Heaven’s Mirror: Music and the nostalgia of immigrants
By Arturo Conde – Univision
Immigrants often rely on different objects to help them remember the rich details of their homelands. These mementos can evoke the smells of their childhood kitchen, the feeling of family holidays, and the sounds of everyday street-life from their homes. The Portuguese call this sense of nostalgia, “saudade,” a deep longing for something in a person’s mind that has become both elusive and ephemeral. The urge to fill these emotional spaces, which are created in the absence of someone or someplace, is exactly the theme of Joshua Dylan Mellars’ new music film, Heaven’s Mirror.
Mellars’ film documents the way that “Fado” music captures the emotion and nostalgia of a Portuguese immigrant community in the United States. But the stories that are depicted, told through the resonance of guitars and soulful singing, are much more universal, and can appeal to many Latino immigrants. “When one person leaves, she has to feel lonely,” said Madalena Pata, a Portuguese immigrant Fado singer. “We feel sick inside because we have nobody to relate to.” And when Pata sings on stage, the listener can hear that sickness and longing in her music.
Fado music, like the Blues or Tango, carries the stigma that you have to be old to sing it. Listeners of Fado often expect their singers to have been beaten up by life, so that they can perform each song with ownership and honesty. But the emotions that this music evokes are ageless, and each song delivers small existential truths to both the old and the young. Fadistas like Ana Moura, who was invited to sing with the Rolling Stones, bases the lyrics of her songs on the hardships of immigrant life, which she likens to the adventures of early Portuguese navigators. “Your body gave everything. Now it courses through the world’s veins. With the force of the earth and sea fruitful and fertile…”

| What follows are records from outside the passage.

What follows belongs to an exercise in optimizing a design on an open flow for small area and a short achievable clock period; a production flow would make more cautious choices. Where RTL was checked, it was by simulation tests only, not by an equivalence proof against the original. No functional check of the RTL was part of runs 3 to 8. Power is estimated from default activity; no workload was simulated.

==> design/flow/design.v <==
module bbox_extent (
    input  logic [143:0] triangle,
    input  logic [47:0]  screen,
    input  logic [2:0]   grid,
    output logic [3:0]   ord_x,
    output logic [3:0]   ord_y,
    output logic         uclip_x,
    output logic         uclip_y,
    output logic         on_screen
);
    localparam integer SIGFIG = 24;
    localparam integer RADIX  = 10;
    function automatic logic gt_u(input logic [SIGFIG-1:0] a,
                                  input logic [SIGFIG-1:0] b);
        logic [31:0] g, l;
        g = {8'b0, a & ~b};
        l = {8'b0, ~a & b};
        for (int s = 1; s < 32; s = s * 2) begin
            for (int i = 0; i < 32; i = i + 2 * s) begin
                g[i] = g[i+s] | (~l[i+s] & g[i]);
                l[i] = l[i+s] | (~g[i+s] & l[i]);
            end
        end
        gt_u = g[0];
    endfunction
    function automatic logic gt_s(input logic [SIGFIG-1:0] a,
                                  input logic [SIGFIG-1:0] b);
        gt_s = gt_u({~a[SIGFIG-1], a[SIGFIG-2:0]}, {~b[SIGFIG-1], b[SIGFIG-2:0]});
    endfunction
    function automatic logic [SIGFIG-1:0] floor_g(input logic [SIGFIG-1:0] v,
                                                  input logic [2:0] g);
        floor_g = {v[SIGFIG-1:RADIX], v[RADIX-1:RADIX-3] & g, {(RADIX-3){1'b0}}};
    endfunction
    function automatic logic [6:0] axis(input logic [SIGFIG-1:0] a,
                                        input logic [SIGFIG-1:0] b,
                                        input logic [SIGFIG-1:0] c,
                                        input logic [SIGFIG-1:0] s,
                                        input logic [2:0] g);
        logic [SIGFIG-1:0] fa, fb, fc;
        logic gt_a, gt_b, gt_c;
        fa = floor_g(a, g);
        fb = floor_g(b, g);
        fc = floor_g(c, g);
        axis[0] = !gt_s(fa, fb);
        axis[1] = !gt_s(fa, fc);
        axis[2] = !gt_s(fb, fc);
        axis[3] = a[SIGFIG-1] | b[SIGFIG-1] | c[SIGFIG-1];
        gt_a = gt_s(fa, s);
        gt_b = gt_s(fb, s);
        gt_c = gt_s(fc, s);
        axis[4] = gt_a | gt_b | gt_c;
        axis[5] = !(a[SIGFIG-1] & b[SIGFIG-1] & c[SIGFIG-1]);
        axis[6] = !(gt_a & gt_b & gt_c);
    endfunction
    logic [6:0] ax, ay;
    assign ax = axis(triangle[143:120], triangle[95:72], triangle[47:24], screen[47:24], grid);
    assign ay = axis(triangle[119:96],  triangle[71:48], triangle[23:0],  screen[23:0],  grid);
    assign ord_x     = ax[3:0];
    assign uclip_x   = ax[4];
    assign ord_y     = ay[3:0];
    assign uclip_y   = ay[4];
    assign on_screen = ax[5] & ax[6] & ay[5] & ay[6];
endmodule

Many Fadistas often look towards the rivers and oceans for inspiration. It’s as if those bodies of water beckon them to explore the world. It is inconceivable for these singers to acquire the knowledge of those experiences by staying home. And this drive to discover something meaningful in an unknown territory compels them to use Fado as a map and compass to find their placement in the world.
Like many immigrants, this spirit of adventure inspired Mellars. He set out to explore Iberian culture in 1997 while doing a study abroad program in Madrid. That year, he travelled through Spain and Portugal with the hope of learning about and connecting with his maternal grandmother’s Spanish heritage. This interest in Iberian culture later motivated him to move to Venezuela, Argentina and Brazil to work as a journalist. Mellars hoped to experience a deeper connection between Spain, Portugal and the Americas. But his passion for Iberian and American cultures remained divided until he revisited his alma mater, Brown University. There, he rediscovered Fado music by spending time with the Portuguese community in Providence, Rhode Island; something that helped him bring together all of those places and experiences into different songs.
Fado music can mean many things to listeners. It can convey nostalgia for the future, as well as the past; nostalgia for things that were never experienced, and people who were never met. Fado music can also offer listeners a sense of certainty that they are fated to travel to those unknown places, and meet those unknown people. It is this sense of destiny that allows immigrants to compare themselves to early explorers, who set out into unchartered territory with the expectation of finding something different, and hopefully better.
At the end of Heaven’s Mirror, Mellars questions his success in making the film: “Six years, 33,000 nautical miles … Is it ridiculous to bankrupt oneself in search of a feeling?” This type of question may be familiar to many immigrants, who wonder why they endure so many hardships far away from their homes. The truth-filled verses of a Fado song can help them see the world from the eyes of Portuguese navigators, who knew that, while they sailed so close to the abyss, the ocean was also a reflection of heaven and their dreams.
The world premiere of Heaven’s Mirror will be at the Santa Rosa International Film Festival in Kenwood, California on September 17th at 6 pm, and in Santa Rosa, California on September 18th at 4 pm.